Insights from AI Surveys

Thiyagu Gopal
Industry 4.0
Published in
2 min readMar 27, 2024

For the last 9 months, I am leading an AI incubation project that leverages GenAI capabilities to enhance customer response quality and resolution efficiency. We faced things we had never dealt with before. It was all new! The most prominent challenges were — Defining a clear use case, selecting the right LLM & the relevant AI partner, data privacy clarity on the training dataset, and the most significant one among all is the “hallucinations (response quality)”. We have come a long way by navigating these challenges.

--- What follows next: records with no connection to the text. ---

### src/rtl/mfp_ahb_draw_gpio_pkg.sv
// Shared constants for the AHB GPIO / line-draw control slave.
// Register offsets, channel field offsets, CTRL/IRQ_EN bit positions.
// Pure declarations; no timing or flow control of its own.
package mfp_ahb_draw_gpio_pkg;

  typedef enum logic [1:0] {
    HTRANS_IDLE   = 2'b00,
    HTRANS_BUSY   = 2'b01,
    HTRANS_NONSEQ = 2'b10,
    HTRANS_SEQ    = 2'b11
  } htrans_e;

  // Common register block, byte offsets within the first 0x20 window
  localparam logic [4:0] H_DRAW_LED_OFF     = 5'h00;
  localparam logic [4:0] H_DRAW_SW_OFF      = 5'h04;
  localparam logic [4:0] H_DRAW_PB_OFF      = 5'h08;
  localparam logic [4:0] H_DRAW_PB_EDGE_OFF = 5'h0C;
  localparam logic [4:0] H_DRAW_IRQ_EN_OFF  = 5'h10;
  localparam logic [4:0] H_DRAW_DONE_OFF    = 5'h14;
  localparam logic [4:0] H_DRAW_BUSY_OFF    = 5'h18;
  localparam logic [4:0] H_DRAW_ERR_OFF     = 5'h1C;

  // Channel c lives at H_DRAW_CH_STRIDE*(c+1)
  localparam int H_DRAW_CH_STRIDE = 32'h20;

  localparam logic [4:0] H_DRAW_X0_OFF   = 5'h00;
  localparam logic [4:0] H_DRAW_Y0_OFF   = 5'h04;
  localparam logic [4:0] H_DRAW_X1_OFF   = 5'h08;
  localparam logic [4:0] H_DRAW_Y1_OFF   = 5'h0C;
  localparam logic [4:0] H_DRAW_CTRL_OFF = 5'h10;

  localparam int H_DRAW_CTRL_START_BIT = 0;
  localparam int H_DRAW_CTRL_SRST_BIT  = 1;
  localparam int H_DRAW_IRQ_EN_PB_BIT  = 16;

  // Word match inside a 0x20 window; byte lanes are ignored so sub-word
  // accesses behave as full-word ones.
  function automatic logic is_off(input logic [4:0] addr, input logic [4:0] off);
    return addr[4:2] == off[4:2];
  endfunction

endpackage

### src/rtl/mfp_draw_chan_regs.sv
// One drawing channel: shadow/active coordinates, start pulse, busy, SRST.
// Start pulse one cycle after the accepting write; done/err set strobes combinational.
// No backpressure: starts while busy are dropped and flagged as errors.
module mfp_draw_chan_regs
  import mfp_ahb_draw_gpio_pkg::*;
#(
  parameter int COORD_W = 13
) (
  input  logic               i_clk,
  input  logic               i_rst_n,
  input  logic               i_we,
  input  logic [4:0]         i_waddr,
  input  logic [31:0]        i_wdata,
  input  logic [4:0]         i_raddr,
  input  logic               i_fwd,
  input  logic               i_finish,
  output logic [COORD_W-1:0] o_x0,
  output logic [COORD_W-1:0] o_y0,
  output logic [COORD_W-1:0] o_x1,
  output logic [COORD_W-1:0] o_y1,
  output logic               o_start,
  output logic               o_srst,
  output logic               o_busy,
  output logic               o_done_set,
  output logic               o_err_set,
  output logic [31:0]        o_rdata
);

  logic [COORD_W-1:0] r_sx0, r_sy0, r_sx1, r_sy1;
  logic [COORD_W-1:0] r_ax0, r_ay0, r_ax1, r_ay1;
  logic [COORD_W-1:0] w_sx0_nxt, w_sy0_nxt, w_sx1_nxt, w_sy1_nxt;
  logic               r_srst, r_busy, r_start, r_fin_q;
  logic               w_srst_nxt, w_busy_nxt, w_wr_ctrl;
  logic               w_fin_rise, w_fin_ok, w_idle, w_start_req, w_accept;
  logic               w_unused;

  assign w_unused = ^i_wdata;

  // Register-file next state from the bus write
  always_comb begin
    w_sx0_nxt  = r_sx0;
    w_sy0_nxt  = r_sy0;
    w_sx1_nxt  = r_sx1;
    w_sy1_nxt  = r_sy1;
    w_srst_nxt = r_srst;
    w_wr_ctrl  = 1'b0;
    if (i_we) begin
      if (is_off(i_waddr, H_DRAW_X0_OFF)) w_sx0_nxt = i_wdata[COORD_W-1:0];
      if (is_off(i_waddr, H_DRAW_Y0_OFF)) w_sy0_nxt = i_wdata[COORD_W-1:0];
      if (is_off(i_waddr, H_DRAW_X1_OFF)) w_sx1_nxt = i_wdata[COORD_W-1:0];
      if (is_off(i_waddr, H_DRAW_Y1_OFF)) w_sy1_nxt = i_wdata[COORD_W-1:0];
      if (is_off(i_waddr, H_DRAW_CTRL_OFF)) begin
        w_wr_ctrl  = 1'b1;
        w_srst_nxt = i_wdata[H_DRAW_CTRL_SRST_BIT];
      end
    end
  end

  // A finish edge is only meaningful while a draw is outstanding and the
  // engine is out of soft reset; it frees the channel for a same-cycle start.
  assign w_fin_rise  = i_finish & ~r_fin_q;
  assign w_fin_ok    = w_fin_rise & r_busy & ~r_srst;
  assign w_idle      = ~r_busy | w_fin_ok;
  assign w_start_req = w_wr_ctrl & i_wdata[H_DRAW_CTRL_START_BIT];
  assign w_accept    = w_start_req & ~r_srst & ~w_srst_nxt & w_idle;
  assign o_err_set   = w_start_req & ~r_srst & ~w_idle;
  assign o_done_set  = w_fin_ok;

  // Busy tracking: soft reset dominates, then start, then finish
  always_comb begin
    w_busy_nxt = r_busy;
    if (w_srst_nxt)    w_busy_nxt = 1'b0;
    else if (w_accept) w_busy_nxt = 1'b1;
    else if (w_fin_ok) w_busy_nxt = 1'b0;
  end

  // Channel state registers; active coords latch only on an accepted start
  always_ff @(posedge i_clk or negedge i_rst_n) begin
    if (!i_rst_n) begin
      r_sx0 <= '0; r_sy0 <= '0; r_sx1 <= '0; r_sy1 <= '0;
      r_ax0 <= '0; r_ay0 <= '0; r_ax1 <= '0; r_ay1 <= '0;
      r_srst  <= 1'b0;
      r_busy  <= 1'b0;
      r_start <= 1'b0;
      r_fin_q <= 1'b0;
    end else begin
      r_sx0   <= w_sx0_nxt;
      r_sy0   <= w_sy0_nxt;
      r_sx1   <= w_sx1_nxt;
      r_sy1   <= w_sy1_nxt;
      r_srst  <= w_srst_nxt;
      r_busy  <= w_busy_nxt;
      r_start <= w_accept;
      r_fin_q <= i_finish;
      if (w_accept) begin
        r_ax0 <= r_sx0;
        r_ay0 <= r_sy0;
        r_ax1 <= r_sx1;
        r_ay1 <= r_sy1;
      end
    end
  end

  // Read view; i_fwd selects post-write values for a read right after a write
  always_comb begin
    o_rdata = '0;
    if (is_off(i_raddr, H_DRAW_X0_OFF)) o_rdata = 32'(i_fwd ? w_sx0_nxt : r_sx0);
    if (is_off(i_raddr, H_DRAW_Y0_OFF)) o_rdata = 32'(i_fwd ? w_sy0_nxt : r_sy0);
    if (is_off(i_raddr, H_DRAW_X1_OFF)) o_rdata = 32'(i_fwd ? w_sx1_nxt : r_sx1);
    if (is_off(i_raddr, H_DRAW_Y1_OFF)) o_rdata = 32'(i_fwd ? w_sy1_nxt : r_sy1);
    if (is_off(i_raddr, H_DRAW_CTRL_OFF))
      o_rdata[H_DRAW_CTRL_SRST_BIT] = i_fwd ? w_srst_nxt : r_srst;
  end

  assign o_x0    = r_ax0;
  assign o_y0    = r_ay0;
  assign o_x1    = r_ax1;
  assign o_y1    = r_ay1;
  assign o_start = r_start;
  assign o_srst  = r_srst;
  assign o_busy  = r_busy;

endmodule

### src/rtl/mfp_ahb_draw_gpio.sv
// AHB-Lite GPIO slave: LEDs, switches, pushbuttons and NUM_CH line-draw channels.
// Zero wait states; HRDATA registered one cycle after the address phase.
// Never stalls the bus (no HREADY); draw engines have no backpressure path.
module mfp_ahb_draw_gpio
  import mfp_ahb_draw_gpio_pkg::*;
#(
  parameter int NUM_CH  = 2,
  parameter int COORD_W = 13,
  parameter int N_SW    = 16,
  parameter int N_PB    = 5,
  parameter int N_LED   = 16,
  parameter int ADDR_W  = 8
) (
  input  logic                      HCLK,
  input  logic                      HRESETn,
  input  logic [ADDR_W-1:0]         HADDR,
  input  logic [1:0]                HTRANS,
  input  logic [31:0]               HWDATA,
  input  logic                      HWRITE,
  input  logic                      HSEL,
  output logic [31:0]               HRDATA,
  input  logic [N_SW-1:0]           IO_Switch,
  input  logic [N_PB-1:0]           IO_PB,
  output logic [N_LED-1:0]          IO_LED,
  output logic                      IRQ,
  output logic [NUM_CH*COORD_W-1:0] DRAW_X0,
  output logic [NUM_CH*COORD_W-1:0] DRAW_Y0,
  output logic [NUM_CH*COORD_W-1:0] DRAW_X1,
  output logic [NUM_CH*COORD_W-1:0] DRAW_Y1,
  output logic [NUM_CH-1:0]         DRAW_START,
  output logic [NUM_CH-1:0]         DRAW_RESET,
  input  logic [NUM_CH-1:0]         DRAW_FINISH
);

  localparam int RG_W = ADDR_W - 5;

  logic [ADDR_W-1:0] r_haddr_d;
  logic [1:0]        r_htrans_d;
  logic              r_hwrite_d, r_hsel_d;
  logic [31:0]       r_hrdata, w_rdata;
  logic [N_LED-1:0]  r_led, w_led_nxt;
  logic [N_SW-1:0]   r_sw_s1, r_sw_s2;
  logic [N_PB-1:0]   r_pb_s1, r_pb_s2, r_pb_q, r_pb_edge, w_pb_edge_nxt, w_pb_rise;
  logic [NUM_CH-1:0] r_irq_en_ch, w_irq_en_ch_nxt;
  logic              r_irq_en_pb, w_irq_en_pb_nxt, r_irq;
  logic [NUM_CH-1:0] r_done, r_err, w_done_nxt, w_err_nxt;
  logic [NUM_CH-1:0] w_busy, w_done_set, w_err_set;
  logic [31:0]       w_ch_rdata [NUM_CH];
  logic              w_we, w_wcom, w_fwd;
  logic [RG_W-1:0]   w_wreg, w_rreg;
  logic [4:0]        w_woff;

  assign w_we   = r_hsel_d & r_hwrite_d & (r_htrans_d != HTRANS_IDLE);
  assign w_wreg = r_haddr_d[ADDR_W-1:5];
  assign w_rreg = HADDR[ADDR_W-1:5];
  assign w_woff = r_haddr_d[4:0];
  assign w_wcom = w_we & (w_wreg == '0);
  assign w_fwd  = w_we & (r_haddr_d[ADDR_W-1:2] == HADDR[ADDR_W-1:2]);

  // Common registers: plain RW, and W1C flags where a hardware set wins
  always_comb begin
    w_led_nxt       = r_led;
    w_irq_en_ch_nxt = r_irq_en_ch;
    w_irq_en_pb_nxt = r_irq_en_pb;
    w_pb_rise       = r_pb_s2 & ~r_pb_q;
    w_pb_edge_nxt   = r_pb_edge;
    w_done_nxt      = r_done;
    w_err_nxt       = r_err;
    if (w_wcom) begin
      if (is_off(w_woff, H_DRAW_LED_OFF))     w_led_nxt     = HWDATA[N_LED-1:0];
      if (is_off(w_woff, H_DRAW_PB_EDGE_OFF)) w_pb_edge_nxt = r_pb_edge & ~HWDATA[N_PB-1:0];
      if (is_off(w_woff, H_DRAW_DONE_OFF))    w_done_nxt    = r_done & ~HWDATA[NUM_CH-1:0];
      if (is_off(w_woff, H_DRAW_ERR_OFF))     w_err_nxt     = r_err & ~HWDATA[NUM_CH-1:0];
      if (is_off(w_woff, H_DRAW_IRQ_EN_OFF)) begin
        w_irq_en_ch_nxt = HWDATA[NUM_CH-1:0];
        w_irq_en_pb_nxt = HWDATA[H_DRAW_IRQ_EN_PB_BIT];
      end
    end
    w_pb_edge_nxt = w_pb_edge_nxt | w_pb_rise;
    w_done_nxt    = w_done_nxt | w_done_set;
    w_err_nxt     = w_err_nxt | w_err_set;
  end

  // Bus pipeline, synchronisers, common registers, IRQ and read data
  always_ff @(posedge HCLK or negedge HRESETn) begin
    if (!HRESETn) begin
      r_haddr_d   <= '0;
      r_htrans_d  <= '0;
      r_hwrite_d  <= 1'b0;
      r_hsel_d    <= 1'b0;
      r_hrdata    <= '0;
      r_led       <= '0;
      r_sw_s1     <= '0;
      r_sw_s2     <= '0;
      r_pb_s1     <= '0;
      r_pb_s2     <= '0;
      r_pb_q      <= '0;
      r_pb_edge   <= '0;
      r_irq_en_ch <= '0;
      r_irq_en_pb <= 1'b0;
      r_done      <= '0;
      r_err       <= '0;
      r_irq       <= 1'b0;
    end else begin
      r_haddr_d   <= HADDR;
      r_htrans_d  <= HTRANS;
      r_hwrite_d  <= HWRITE;
      r_hsel_d    <= HSEL;
      r_hrdata    <= w_rdata;
      r_led       <= w_led_nxt;
      r_sw_s1     <= IO_Switch;
      r_sw_s2     <= r_sw_s1;
      r_pb_s1     <= IO_PB;
      r_pb_s2     <= r_pb_s1;
      r_pb_q      <= r_pb_s2;
      r_pb_edge   <= w_pb_edge_nxt;
      r_irq_en_ch <= w_irq_en_ch_nxt;
      r_irq_en_pb <= w_irq_en_pb_nxt;
      r_done      <= w_done_nxt;
      r_err       <= w_err_nxt;
      r_irq       <= (|(r_done & r_irq_en_ch)) | (r_irq_en_pb & (|r_pb_edge));
    end
  end

  // Read mux from the address-phase HADDR, with post-write forwarding
  always_comb begin
    w_rdata = '0;
    if (w_rreg == '0) begin
      case ({HADDR[4:2], 2'b00})
        H_DRAW_LED_OFF:     w_rdata = 32'(w_fwd ? w_led_nxt : r_led);
        H_DRAW_SW_OFF:      w_rdata = 32'(r_sw_s2);
        H_DRAW_PB_OFF:      w_rdata = 32'(r_pb_s2);
        H_DRAW_PB_EDGE_OFF: w_rdata = 32'(w_fwd ? w_pb_edge_nxt : r_pb_edge);
        H_DRAW_IRQ_EN_OFF: begin
          w_rdata = 32'(w_fwd ? w_irq_en_ch_nxt : r_irq_en_ch);
          w_rdata[H_DRAW_IRQ_EN_PB_BIT] = w_fwd ? w_irq_en_pb_nxt : r_irq_en_pb;
        end
        H_DRAW_DONE_OFF:    w_rdata = 32'(w_fwd ? w_done_nxt : r_done);
        H_DRAW_BUSY_OFF:    w_rdata = 32'(w_busy);
        H_DRAW_ERR_OFF:     w_rdata = 32'(w_fwd ? w_err_nxt : r_err);
        default:            w_rdata = '0;
      endcase
    end else begin
      for (int c = 0; c < NUM_CH; c++) begin
        if (w_rreg == RG_W'(c + 1)) w_rdata = w_ch_rdata[c];
      end
    end
  end

  for (genvar c = 0; c < NUM_CH; c++) begin : g_ch
    mfp_draw_chan_regs #(.COORD_W(COORD_W)) u_chan (
      .i_clk      (HCLK),
      .i_rst_n    (HRESETn),
      .i_we       (w_we & (w_wreg == RG_W'(c + 1))),
      .i_waddr    (w_woff),
      .i_wdata    (HWDATA),
      .i_raddr    (HADDR[4:0]),
      .i_fwd      (w_fwd),
      .i_finish   (DRAW_FINISH[c]),
      .o_x0       (DRAW_X0[c*COORD_W +: COORD_W]),
      .o_y0       (DRAW_Y0[c*COORD_W +: COORD_W]),
      .o_x1       (DRAW_X1[c*COORD_W +: COORD_W]),
      .o_y1       (DRAW_Y1[c*COORD_W +: COORD_W]),
      .o_start    (DRAW_START[c]),
      .o_srst     (DRAW_RESET[c]),
      .o_busy     (w_busy[c]),
      .o_done_set (w_done_set[c]),
      .o_err_set  (w_err_set[c]),
      .o_rdata    (w_ch_rdata[c])
    );
  end

  assign HRDATA = r_hrdata;
  assign IO_LED = r_led;
  assign IRQ    = r_irq;

endmodule

### config.mk
export PLATFORM = sky130hd
export DESIGN_NAME = mfp_ahb_draw_gpio
export DESIGN_NICKNAME = d
export VERILOG_FILES = /design/src/rtl/mfp_ahb_draw_gpio_pkg.sv /design/src/rtl/mfp_draw_chan_regs.sv /design/src/rtl/mfp_ahb_draw_gpio.sv
export SDC_FILE = /design/constraint.sdc
export NUM_CORES = 1
export LEC_CHECK = 0
export ABC_AREA = 1
export BUFFER_PORTS_ARGS = -buffer_cell sky130_fd_sc_hd__buf_2
export CAP_MARGIN = 20
export CORE_ASPECT_RATIO = 1.2
export CORE_MARGIN = 4
export CORE_UTILIZATION = 40
export CTS_CLUSTER_DIAMETER = 120
export DETAILED_ROUTE_END_ITERATION = 8
export SLEW_MARGIN = 0
export SYNTH_ARGS = -nofsm -noshare
export SYNTH_HDL_FRONTEND = slang
export SYNTH_SLANG_ARGS = --single-unit
### constraint.sdc
create_clock -name HCLK -period 4 [get_ports HCLK]
set_clock_uncertainty 0.1 [all_clocks]
set_input_delay 0.2 -clock HCLK [delete_from_list [all_inputs] [get_ports HCLK]]
set_output_delay 0.2 -clock HCLK [all_outputs]
set_load 0.02 [all_outputs]
==> results.json, run 1 <==
{
  "numClockSinks": 319,
  "hp-start": "HWDATA[0]",
  "synthSimpleGateAreaFrac_pct": 16.6,
  "status": "completed",
  "ys.flop_type": "dfrtp_1",
  "min_period_over_period_pct": 74.0,
  "htree_levels": 2,
  "reg2reg_depth": 16,
  "die_y_um": 215,
  "vias": 12600,
  "synth_top_area_share_pct": 55.8,
  "syn_area_mm2": 0.0143,
  "arrival_ns": 3.30,
  "synth_compound_area_share_pct": 17.2,
  "critical_path_class": "reg2reg",
  "cts-root-buf": "clkbuf_16",
  "worstPathMaxFanout": 34,
  "power_density_mw_per_mm2": 450,
  "yosysTopAreaCell": "dfrtp_1",
  "synthMuxAreaShare_pct": 0,
  "nFillCells": 3419,
  "holdPathEnd": "r_err[1]$_DFF_PN0_",
  "synthTopCellsByArea": "dfrtp_1 56%, nand2_1 12%, o21ai_0 5.7%",
  "finalHoldViolCount": 0,
  "clk_pin_slew_ns": 0.06,
  "io_pins": 226,
  "hpwl_mm": 33.5,
  "cpMostUsedCell": "nand2_1",
  "die_w_um": 181,
  "grt.overflow.total": 0,
  "grt_pass1_wl_mm": 70.9,
  "final_layout_size_suffix_gt1_share_pct": 15.8,
  "cts.path.max_buffers": 3,
  "synth-edff-count": 0,
  "min_path_type": "in2reg",
  "dp_cells": 2316,
  "avgSynthCellArea_um2": 8.32,
  "numCtsBuffers": 35,
  "synth_xor_area_share_pct": 0,
  "grt_usage_pct": 23.3,
  "synth_top_family_by_area": "compound AO/OA/AOI/OAI gates",
  "die-area_mm2": 0.0389,
  "syn_to_final_growth_pct": 20.7,
  "slowest_delay_ns": 0.64,
  "cts_tree": "built",
  "yosys_register_bits": 319,
  "leakagePower_nw": 9.37,
  "rr_startpoint": "r_htrans_d[1]$_DFF_PN0_",
  "drv_cap": 0,
  "cp_slowest_cell": "nand2_1",
  "grt_pass1_vias": 12100,
  "first_pass_iters": 6,
  "drc": 0,
  "min_path_cells": 3,
  "insertion_delay_ns": 0.53,
  "fin_nets": 2001,
  "fin_setup_tns_ns": 0,
  "ctsResizeCount": 0,
  "finalSetupViolCount": 0,
  "wl_per_cell_um": 19.2,
  "synth_most_common_cell": "nand2_1",
  "drtIter0Drc": 1265,
  "seqCellArea_mm2": 0.00798,
  "start_kind": "register",
  "ir_worst_vdd_mv": 0.306,
  "synth.distinct_cells": 34,
  "worst_pin_slew_ns": 0.881,
  "globalplace.congestion": 0.932,
  "crit_chain": "nor2_1 > nor2_2 > nand2_1 > buf_4 > nor2_1 > a21oi_1 > nand2_1 > nand3_1 > nand2_1 > nand2_1 > nand2_1 > nand2_1 > nand2_1 > nand2_1 > nand2_1 > nand3_1",
  "port_buffers": 193,
  "syn_inst": 1719,
  "initial_core_util_pct": 40.8,
  "antenna_found_initial": 0,
  "relSlewSlack_pct": 41.2,
  "worstReg2RegEnd": "HRDATA[1]$_DFF_PN0_",
  "crit_required_ns": 4.34,
  "antenna_cells": 0,
  "ant_nets": 0,
  "synth-adder-area-share_pct": 0,
  "rrSetupSlack_ns": 1.04,
  "multi_input_comb_area_mm2": 0.00490,
  "instances_no_fill": 2420,
  "synth-async-reset-ratio_pct": 100,
  "grt_max_degree": 90,
  "yosys_warnings": 0,
  "vias_per_cell": 5.21,
  "routed_wirelength_mm": 46.5,
  "ys_seq_area_share_pct": 55.8,
  "std_cell_rows": 75,
  "fmax_mhz": 338,
  "maxSlewViolCount": 0,
  "final.min_clock_period_ns": 2.96,
  "synthTopCellsByCount": "459 x nand2_1, 319 x dfrtp_1, 216 x inv_1",
  "core_area_mm2": 0.0351,
  "rsz0062_at_grt": "no",
  "setup.worst_path.end_class": "register"
}
==> cells in the final DEF, fill, tap and decap left out, drive strengths merged <==
master / count
bufinv: 6
a221oi: 2
nand3: 35
o21ai: 209
nand4: 8
inv: 224
conb: 15
dfrtp: 319
a22oi: 3
clkinvlp: 2
o41ai: 1
dlygate4sd3: 41
and2: 1
o31ai: 2
nor2: 79
nand2: 461
a2bb2oi: 2
clkinv: 18
clkbuf: 44
nor3: 13
o22ai: 92
buf: 232
a21oi: 140
o221ai: 1
nand3b: 1
o211ai: 4
nor4: 1
o21a: 2
==> state kept, by name, indices dropped and copies added (netlist names), 5 cells and up <==
signal	flops
g_ch.u_chan.o_y0	26
r_pb_edge	5
g_ch.u_chan.o_x0	26
IO_LED	16
r_pb_q	5
g_ch.u_chan.r_sy0	26
g_ch.u_chan.r_sx0	26
g_ch.u_chan.o_x1	26
r_sw_s1	16
g_ch.u_chan.o_y1	26
r_pb_s2	5
r_sw_s2	16
HRDATA	17
g_ch.u_chan.r_sx1	26
r_pb_s1	5
g_ch.u_chan.r_sy1	26
r_haddr_d	6
==> layer usage <==
metal  GRT usage (%)  share of wire, %
met5               0                 0
met4            9.08               4.2
met3            5.11               8.3
met2            36.9                46
met1            31.4                41
==> critical path, delay by kind of cell (launching register included) <==
kind,cells,cell delay (ns)
simple gates,14,1.69
buf+inv,1,0.51
flops,1,0.37
compound gates,1,0.19
==> stage by stage <==
step                      instance area (um^2)  worst slack (ns)  hold slack (ns)  power (W)  utilization (%)
after CTS                                17300              1.09           0.0287    0.00782             49.2
after global placement                   15600              1.15            0.174    0.00431             44.5
after floorplan                          14400              2.05           -0.196    0.00400                -
after detailed placement                 15600              1.10            0.166    0.00432             44.5
final                                    17300              1.04           0.0498    0.00777             49.2
after global routing                     17300             0.858           0.0842    0.00806             49.2
==> timing repair <==
action / 4_1_cts / 5_1_grt
hold endpoints to repair: 130 / 0
buffers inserted: 0 / 0
hold buffers: 41 / 0
==> where the power goes <==
| part | switching (W) | internal (W) | leakage [nW] |
|---|---|---|---|
| clock network | 0.00136 | 0.00211 | 0.600 |
| registers | 0.000139 | 0.00342 | 4.07 |
| logic | 0.000509 | 0.000233 | 4.71 |
==> cells by family (layout without fill, tap and decap cells) <==
family          Yosys count  after routing
other cells               1             15
simple gates            599            599
compound gates          458            458
flops                   319            319
buf+inv                 342            567
==> layout make-up <==
type / instances / area share, %
Sequential cell: 319 / 46.2
Multi-Input combinational cell: 1072 / 28.4
Timing Repair Buffer: 273 / 9.87
Clock buffer: 44 / 5.57
Inverter: 231 / 5.04
Tap cell: 462 / 3.35
Clock inverter: 19 / 1.54
==> how the worst max path moves through the flow <==
stage,start,endpoint,cells past startpoint
after floorplan,r_haddr_d[3]$_DFF_PN0_,HRDATA[4]$_DFF_PN0_,15
after global placement,r_htrans_d[1]$_DFF_PN0_,HRDATA[1]$_DFF_PN0_,16
after detailed placement,r_htrans_d[1]$_DFF_PN0_,HRDATA[1]$_DFF_PN0_,16
after CTS,r_htrans_d[1]$_DFF_PN0_,HRDATA[1]$_DFF_PN0_,16
after global routing,r_htrans_d[1]$_DFF_PN0_,HRDATA[1]$_DFF_PN0_,16
final,r_htrans_d[1]$_DFF_PN0_,HRDATA[1]$_DFF_PN0_,16
No activity file was read; power rests on OpenSTA's default activity.
==> run 2: changes to the inputs <==
clock period = 2.4 ns   (was 4 ns; I/O delays follow)
==> run 2 against run 1 <==
  * The flow now finishes with violations (setup timing)
  * Clock power rose by 73%
  * Utilization rose by 3.4 points
  * Critical path depth fell by 4
  * Largest cell class unchanged
  * Clock-buffer cell count rose by 5
  * Register-to-register slack got worse by 1.1 ns
  * Hold slack got worse by 0.015 ns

I am keen to compare my own project’s challenges & opportunities with broader trends in the AI field. There is a good number of surveys conducted to provide insights on diverse perspectives on the impact of AI in Enterprises, Open source, and Leadership levels.

Looked at a bunch of surveys — OReilly, Linux Foundation, KPMG & Deloitte. Following are the voices from the survey that resonate with me. Figure out how many of these are relevant for you.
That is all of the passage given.